We developed a measurement template as a fillable form for Domain team members to provide information on the name of proposed measure, a summary description of the measure, the type of data collection for the measure, the measurement target, the respondent, the exposure or outcome measure, the age band of the measurement target, the mode of administration, the location of administration, the estimated time to administer, how the measure is scored, evidence for reliability and validity, whether the measure is an existing measure and if there are fees associated with use, an adaptation of an existing measure or a new measure, and special conditions for administration. The template was created to ensure consistency, avoid redundancy, and evaluate the quality of proposed items and instruments.

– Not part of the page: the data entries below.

### src/rtl/m72_pic.sv
// m72_pic: single-device 8259-style interrupt controller for the M72 core.
// Edge-captures eight request lines, resolves fully-nested priority and supplies the ack vector.
module m72_pic #(
   parameter logic [7:0] RESET_MASK = 8'hFF,
   parameter logic [4:0] RESET_BASE = 5'h00
) (
   input  logic       clock,
   input  logic       reset_n,
   input  logic       cs,
   input  logic       stb,
   input  logic       we,
   input  logic       a0,
   input  logic [7:0] din,
   output logic [7:0] dout,
   input  logic [7:0] ir,
   input  logic       int_ack,
   output logic       int_rq,
   output logic [7:0] vector
);

   localparam logic [1:0] ST_READY  = 2'd0;
   localparam logic [1:0] ST_W_ICW2 = 2'd1;
   localparam logic [1:0] ST_W_ICW3 = 2'd2;
   localparam logic [1:0] ST_W_ICW4 = 2'd3;

   logic [1:0] state_q, state_d;
   logic [7:0] irr_q, irr_d;
   logic [7:0] isr_q, isr_d;
   logic [7:0] imr_q, imr_d;
   logic [4:0] base_q, base_d;
   logic       aeoi_q, aeoi_d;
   logic       rd_sel_q, rd_sel_d;
   logic       sngl_q, sngl_d;
   logic       ic4_q, ic4_d;
   logic [7:0] ir_dly_q, ir_dly_d;
   logic       stb_dly_q, stb_dly_d;
   logic       ack_dly_q, ack_dly_d;
   logic [7:0] vector_q, vector_d;
   logic       int_rq_q, int_rq_d;

   logic [7:0] req, req_oh, isr_oh, spec_oh, ack_clr, ir_rise;
   logic [3:0] req_idx, isr_idx;
   logic       has_req, wr_fire, ack_fire, icw1;

   // Index of the lowest set bit; 8 when the vector is empty.
   function automatic logic [3:0] lowest_idx(input logic [7:0] v);
      logic [3:0] idx;
      idx = 4'd8;
      for (int i = 7; i >= 0; i--) begin
         if (v[i]) idx = 4'(i);
      end
      return idx;
   endfunction

   // Bus handshake: an access is a run of stb cycles; a register write (cs & we & ~int_ack)
   // or an acknowledge (int_ack) takes effect only on the first stb cycle of the run.
   always_comb begin
      req      = irr_q & ~imr_q;
      req_oh   = req & (~req + 8'd1);
      isr_oh   = isr_q & (~isr_q + 8'd1);
      spec_oh  = 8'b1 << din[2:0];
      req_idx  = lowest_idx(req);
      isr_idx  = lowest_idx(isr_q);
      has_req  = (req != 8'd0) && (req_idx < isr_idx);
      wr_fire  = cs & stb & we & ~int_ack & ~stb_dly_q;
      ack_fire = int_ack & stb & ~ack_dly_q;
      icw1     = wr_fire & ~a0 & din[4];
      ir_rise  = ir & ~ir_dly_q;

      state_d   = state_q;
      isr_d     = isr_q;
      imr_d     = imr_q;
      base_d    = base_q;
      aeoi_d    = aeoi_q;
      rd_sel_d  = rd_sel_q;
      sngl_d    = sngl_q;
      ic4_d     = ic4_q;
      vector_d  = vector_q;
      ack_clr   = 8'd0;
      ir_dly_d  = ir;
      stb_dly_d = stb;
      ack_dly_d = int_ack & stb;
      int_rq_d  = (state_q == ST_READY) && has_req;

      if (ack_fire) begin
         if (has_req) begin
            vector_d = {base_q, req_idx[2:0]};
            ack_clr  = req_oh;
            if (!aeoi_q) isr_d = isr_q | req_oh;
         end else begin
            vector_d = {base_q, 3'd7};
         end
      end

      if (icw1) begin
         isr_d    = 8'd0;
         imr_d    = RESET_MASK;
         aeoi_d   = 1'b0;
         rd_sel_d = 1'b0;
         sngl_d   = din[1];
         ic4_d    = din[0];
         state_d  = ST_W_ICW2;
      end else if (wr_fire) begin
         case (state_q)
            ST_W_ICW2: if (a0) begin
               base_d  = din[7:3];
               state_d = !sngl_q ? ST_W_ICW3 : (ic4_q ? ST_W_ICW4 : ST_READY);
            end
            ST_W_ICW3: if (a0) begin
               state_d = ic4_q ? ST_W_ICW4 : ST_READY;
            end
            ST_W_ICW4: if (a0) begin
               aeoi_d  = din[1];
               state_d = ST_READY;
            end
            default: begin
               if (a0) begin
                  imr_d = din;
               end else if (din[4:3] == 2'b00) begin
                  if (din[7:5] == 3'b001) isr_d = isr_q & ~isr_oh;
                  else if (din[7:5] == 3'b011) isr_d = isr_q & ~spec_oh;
               end else if (din[4:3] == 2'b01) begin
                  if (din[1]) rd_sel_d = din[0];
               end
            end
         endcase
      end

      // A rising edge in the same cycle as its own acknowledge re-arms the bit.
      irr_d = icw1 ? 8'd0 : ((irr_q & ~ack_clr) | ir_rise);
   end

   always_comb begin
      if (int_ack) dout = vector_q;
      else if (a0) dout = imr_q;
      else dout = rd_sel_q ? isr_q : irr_q;
   end

   assign int_rq = int_rq_q;
   assign vector = vector_q;

   always_ff @(posedge clock) begin
      if (!reset_n) begin
         state_q   <= ST_READY;
         irr_q     <= 8'd0;
         isr_q     <= 8'd0;
         imr_q     <= RESET_MASK;
         base_q    <= RESET_BASE;
         aeoi_q    <= 1'b0;
         rd_sel_q  <= 1'b0;
         sngl_q    <= 1'b0;
         ic4_q     <= 1'b0;
         ir_dly_q  <= 8'd0;
         stb_dly_q <= 1'b0;
         ack_dly_q <= 1'b0;
         vector_q  <= 8'd0;
         int_rq_q  <= 1'b0;
      end else begin
         state_q   <= state_d;
         irr_q     <= irr_d;
         isr_q     <= isr_d;
         imr_q     <= imr_d;
         base_q    <= base_d;
         aeoi_q    <= aeoi_d;
         rd_sel_q  <= rd_sel_d;
         sngl_q    <= sngl_d;
         ic4_q     <= ic4_d;
         ir_dly_q  <= ir_dly_d;
         stb_dly_q <= stb_dly_d;
         ack_dly_q <= ack_dly_d;
         vector_q  <= vector_d;
         int_rq_q  <= int_rq_d;
      end
   end

endmodule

Guidance provided in the key aspects of measures document was intended to generate NCS measures that were psychometrically sound, practical (i.e., as parsimonious as possible), preferably free of intellectual property constraints (3), clear and easy to understand, and applicable across the lifespan (e.g., transition to adulthood). While the recommendations listed in Tables 1, 2 are targeted at outcome measures, they are generally applicable to all the proposed NCS measures. The implementation of common standards across a diverse and comprehensive set of exposure and outcome measures is a major strength of the study.
Key Aspects of Measures
Measures are only valid if the participants in a study can understand what is being asked of them and can provide a response that accurately reflects their experiences, perspectives, abilities and/or levels of development. It is critical that questions and response options be clear and easy to understand. Qualitative testing of measures (e.g., cognitive interviews to evaluate if the wording of survey items are understood by respondents) should, whenever possible and appropriate, include individuals with a broad range of literacy and educational level. The key aspects of measures are: (1) Conceptual Framework and Measurement Model; (2) Reliability; (3) Validity; (4) Measurement Invariance; (5) Interpretability of Scores; and (6) Burden of administration.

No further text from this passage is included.